*Supplied data*:
══════════
===== config.mk =====
export PLATFORM = sky130hd
export DESIGN_NAME = norm_shift_sched_flat
export DESIGN_NICKNAME = d
export VERILOG_FILES = /design/src/rtl/norm_shift_sched_if.sv /design/src/rtl/norm_shift_sched.sv /design/src/flat_wrapper.sv
export SDC_FILE = /design/constraint.sdc
export NUM_CORES = 1
export LEC_CHECK = 0
export ABC_AREA = 1
export ABC_CLOCK_PERIOD_IN_PS = 2200
export BUFFER_PORTS_ARGS = -buffer_cell sky130_fd_sc_hd__buf_2
export CAP_MARGIN = 15
export CORE_MARGIN = 5
export CORE_UTILIZATION = 50
export CTS_CLUSTER_SIZE = 10
export DETAILED_ROUTE_END_ITERATION = 16
export GPL_ROUTABILITY_DRIVEN = 0
export PLACE_DENSITY = 0.77
export SYNTH_ARGS = -nofsm -noshare
export SYNTH_HDL_FRONTEND = slang
export SYNTH_SLANG_ARGS = --single-unit

===== constraint.sdc =====
create_clock -name clk -period 2.2 [get_ports clk]
set_clock_uncertainty 0.1 [all_clocks]
set_input_delay 0.11 -clock clk [delete_from_list [all_inputs] [get_ports clk]]
set_output_delay 0.11 -clock clk [all_outputs]
set_load 0.02 [all_outputs]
══════════
*What this task involves*: All the material above should be copied word for word.

*Answer to this task*:
===== config.mk =====
export PLATFORM = sky130hd
export DESIGN_NAME = norm_shift_sched_flat
export DESIGN_NICKNAME = d
export VERILOG_FILES = /design/src/rtl/norm_shift_sched_if.sv /design/src/rtl/norm_shift_sched.sv /design/src/flat_wrapper.sv
export SDC_FILE = /design/constraint.sdc
export NUM_CORES = 1
export LEC_CHECK = 0
export ABC_AREA = 1
export ABC_CLOCK_PERIOD_IN_PS = 2200
export BUFFER_PORTS_ARGS = -buffer_cell sky130_fd_sc_hd__buf_2
export CAP_MARGIN = 15
export CORE_MARGIN = 5
export CORE_UTILIZATION = 50
export CTS_CLUSTER_SIZE = 10
export DETAILED_ROUTE_END_ITERATION = 16
export GPL_ROUTABILITY_DRIVEN = 0
export PLACE_DENSITY = 0.77
export SYNTH_ARGS = -nofsm -noshare
export SYNTH_HDL_FRONTEND = slang
export SYNTH_SLANG_ARGS = --single-unit

===== constraint.sdc =====
create_clock -name clk -period 2.2 [get_ports clk]
set_clock_uncertainty 0.1 [all_clocks]
set_input_delay 0.11 -clock clk [delete_from_list [all_inputs] [get_ports clk]]
set_output_delay 0.11 -clock clk [all_outputs]
set_load 0.02 [all_outputs]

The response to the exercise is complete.